Strain-induced magnetic damping anomaly in La$_{1-x}$Sr$_{x}$MnO$_{3}$ ($x=0.3$-$0.5$) thin films

TL;DR

This study investigates how epitaxial strain influences magnetic damping in La$_{1-x}$Sr$_x$MnO$_{3}$ thin films, revealing an anomaly at low temperatures linked to strain-induced effects at the interface, relevant for spintronic applications.

Contribution

It demonstrates the impact of epitaxial strain on magnetic damping anomalies in LSMO thin films, highlighting the role of interface-induced magnetically dead layers.

Findings

Anomalous increase in Gilbert damping below 100 K.

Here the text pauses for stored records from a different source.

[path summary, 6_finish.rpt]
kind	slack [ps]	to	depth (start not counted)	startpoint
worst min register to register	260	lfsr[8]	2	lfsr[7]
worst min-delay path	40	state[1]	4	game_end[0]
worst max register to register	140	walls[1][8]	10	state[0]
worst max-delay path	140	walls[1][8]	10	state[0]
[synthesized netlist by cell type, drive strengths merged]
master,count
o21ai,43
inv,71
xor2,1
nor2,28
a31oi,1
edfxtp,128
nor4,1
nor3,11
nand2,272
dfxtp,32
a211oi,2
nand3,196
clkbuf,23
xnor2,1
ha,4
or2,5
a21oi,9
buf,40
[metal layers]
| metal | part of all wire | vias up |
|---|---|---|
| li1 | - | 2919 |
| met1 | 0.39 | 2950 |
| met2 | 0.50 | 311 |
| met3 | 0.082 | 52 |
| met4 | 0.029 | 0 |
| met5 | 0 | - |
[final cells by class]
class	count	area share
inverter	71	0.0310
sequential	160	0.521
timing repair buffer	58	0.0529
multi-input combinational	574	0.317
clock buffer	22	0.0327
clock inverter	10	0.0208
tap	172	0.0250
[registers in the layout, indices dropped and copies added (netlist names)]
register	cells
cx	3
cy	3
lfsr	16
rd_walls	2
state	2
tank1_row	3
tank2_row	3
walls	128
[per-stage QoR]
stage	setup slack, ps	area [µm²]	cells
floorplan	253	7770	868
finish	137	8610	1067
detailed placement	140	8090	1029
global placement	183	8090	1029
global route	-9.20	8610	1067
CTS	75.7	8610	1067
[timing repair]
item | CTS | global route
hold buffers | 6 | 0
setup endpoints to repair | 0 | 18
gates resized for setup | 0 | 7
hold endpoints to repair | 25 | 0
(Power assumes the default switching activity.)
<file path="src/rtl/prog_loader_pkg.sv">
// Shared types and constants for the program loader and its memory.
package lib_loader;

    // Loader FSM states.
    typedef enum logic [2:0] {IDLE, LOAD, CHECK, RUN, ERROR} LD_STATE;

    // Frame start byte.
    localparam logic [7:0] HDR_BYTE = 8'hA5;

    // Instruction slots, fixed by the 4-bit CPU instruction pointer.
    localparam int N_INSN = 16;

    // Running checksum step: 8-bit sum that wraps modulo 256.
    function automatic logic [7:0] chk_add(input logic [7:0] sum, input logic [7:0] b);
        return sum + b;
    endfunction

endpackage

</file>
<file path="src/rtl/prog_loader_mem.sv">
// 16x8 program memory: one synchronous write port for the loader and one
// combinational read port for the CPU fetch path. Cleared by reset so no
// stale image survives a reset.
module prog_mem
    import lib_loader::*;
#(
    parameter int DEPTH = N_INSN,
    parameter int AW    = $clog2(DEPTH)
) (
    input  logic          clk,
    input  logic          rst_n,
    input  logic          we,
    input  logic [AW-1:0] waddr,
    input  logic [7:0]    wdata,
    input  logic [AW-1:0] raddr,
    output logic [7:0]    rdata
);

    logic [7:0] mem_q [DEPTH];
    logic [7:0] mem_d [DEPTH];

    // Next memory contents: the addressed slot takes the write data.
    always_comb begin
        mem_d = mem_q;
        if (we) begin
            mem_d[waddr] = wdata;
        end
    end

    // Register array, asynchronously cleared to all zeros.
    always_ff @(posedge clk or negedge rst_n) begin
        if (!rst_n) begin
            for (int i = 0; i < DEPTH; i++) begin
                mem_q[i] <= 8'h00;
            end
        end else begin
            mem_q <= mem_d;
        end
    end

    assign rdata = mem_q[raddr];

endmodule

</file>
<file path="src/rtl/prog_loader.sv">
// Byte-stream program loader. Receives HDR, 16 instruction bytes and a
// checksum over a valid/ready byte port, writes the image into program
// memory in place and releases the CPU only once the checksum matches.
//
// Handshake: a byte transfers on a rising edge where rx_valid && rx_ready;
// the source holds rx_data stable while rx_valid is high and the byte has
// not yet transferred. rx_ready drops only for the single CHECK cycle.
module prog_loader
    import lib_loader::*;
#(
    parameter logic [7:0] HDR   = HDR_BYTE,
    parameter int         DEPTH = N_INSN
) (
    input  logic       clk,
    input  logic       rst_n,
    input  logic [7:0] rx_data,
    input  logic       rx_valid,
    output logic       rx_ready,
    input  logic [3:0] rom_addr,
    output logic [7:0] rom_data,
    output logic       cpu_rst_n,
    output logic       loaded,
    output logic       err,
    output LD_STATE    dbg_state
);

    localparam int         AW       = $clog2(DEPTH);
    localparam logic [4:0] CNT_FULL = 5'(DEPTH);

    LD_STATE    state_q, state_d;
    logic [4:0] cnt_q, cnt_d;
    logic [7:0] sum_q, sum_d;
    logic [7:0] chk_q, chk_d;
    logic       rx_ready_q, rx_ready_d;
    logic       cpu_rst_n_q, cpu_rst_n_d;
    logic       loaded_q, loaded_d;
    logic       err_q, err_d;

    logic          accept;
    logic          mem_we;
    logic [AW-1:0] mem_waddr;

    assign accept = rx_valid && rx_ready_q;

    // Next-state logic; outputs are derived from the next state so they
    // change on the same edge as the state (cpu_rst_n falls on the HDR edge).
    always_comb begin
        state_d   = state_q;
        cnt_d     = cnt_q;
        sum_d     = sum_q;
        chk_d     = chk_q;
        mem_we    = 1'b0;
        mem_waddr = cnt_q[AW-1:0];
        case (state_q)
            IDLE, RUN, ERROR: begin
                // Anything but a header is consumed and dropped here.
                if (accept && rx_data == HDR) begin
                    state_d = LOAD;
                    cnt_d   = 5'd0;
                    sum_d   = 8'h00;
                end
            end
            LOAD: begin
                // Header bytes are ordinary data here, never a resync.
                if (accept) begin
                    if (cnt_q < CNT_FULL) begin
                        mem_we = 1'b1;
                        sum_d  = chk_add(sum_q, rx_data);
                        cnt_d  = cnt_q + 5'd1;
                    end else begin
                        chk_d   = rx_data;
                        state_d = CHECK;
                    end
                end
            end
            CHECK: begin
                state_d = (sum_q == chk_q) ? RUN : ERROR;
            end
            default: begin
                state_d = IDLE;
            end
        endcase
        rx_ready_d  = (state_d != CHECK);
        cpu_rst_n_d = (state_d == RUN);
        loaded_d    = (state_d == RUN);
        err_d       = (state_d == ERROR);
    end

    // FSM, counter, checksum and registered outputs.
    always_ff @(posedge clk or negedge rst_n) begin
        if (!rst_n) begin
            state_q     <= IDLE;
            cnt_q       <= 5'd0;
            sum_q       <= 8'h00;
            chk_q       <= 8'h00;
            rx_ready_q  <= 1'b1;
            cpu_rst_n_q <= 1'b0;
            loaded_q    <= 1'b0;
            err_q       <= 1'b0;
        end else begin
            state_q     <= state_d;
            cnt_q       <= cnt_d;
            sum_q       <= sum_d;
            chk_q       <= chk_d;
            rx_ready_q  <= rx_ready_d;
            cpu_rst_n_q <= cpu_rst_n_d;
            loaded_q    <= loaded_d;
            err_q       <= err_d;
        end
    end

    prog_mem #(.DEPTH(DEPTH), .AW(AW)) u_mem (
        .clk   (clk),
        .rst_n (rst_n),
        .we    (mem_we),
        .waddr (mem_waddr),
        .wdata (rx_data),
        .raddr (rom_addr),
        .rdata (rom_data)
    );

    assign rx_ready  = rx_ready_q;
    assign cpu_rst_n = cpu_rst_n_q;
    assign loaded    = loaded_q;
    assign err       = err_q;
    assign dbg_state = state_q;

endmodule

</file>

Strain-dependent magnetization dynamics anomalies.

Epitaxial strain induces a magnetically dead layer at the interface.

Abstract

Magnetic properties of La$_{1-x}$Sr$_x$MnO$_{3}$ (LSMO) are highly sensitive to various factors such as the Sr doping level $x$, lattice strain, and oxygen stoichiometry due to the strongly correlated nature of $3d$ electrons. For the development of energy-efficient spintronic devices with ultra-low magnetic damping of LSMO, a thorough understanding of its complex magnetization dynamics is of great importance. In this work, we have measured ferromagnetic resonance of LSMO thin films on Nb-doped SrTiO$_3$ (Nb-STO) substrates over a wide temperature and frequency range and observed an anomalous increase in the Gilbert damping constant and a decrease in the effective saturation magnetization at temperatures below 100 K. The anomalies become more pronounced as the LSMO thickness decreases while they are not observed for LSMO on (LaAlO$_3$)$_{0.3}$(Sr$_2$TaAlO$_6$)$_{0.7}$ substrates with relatively small epitaxial strain. The results suggest that the epitaxial strain-induced magnetically dead layer at the LSMO/Nb-STO interface acts as a spin sink and leads to the anomalies in the magnetization dynamics.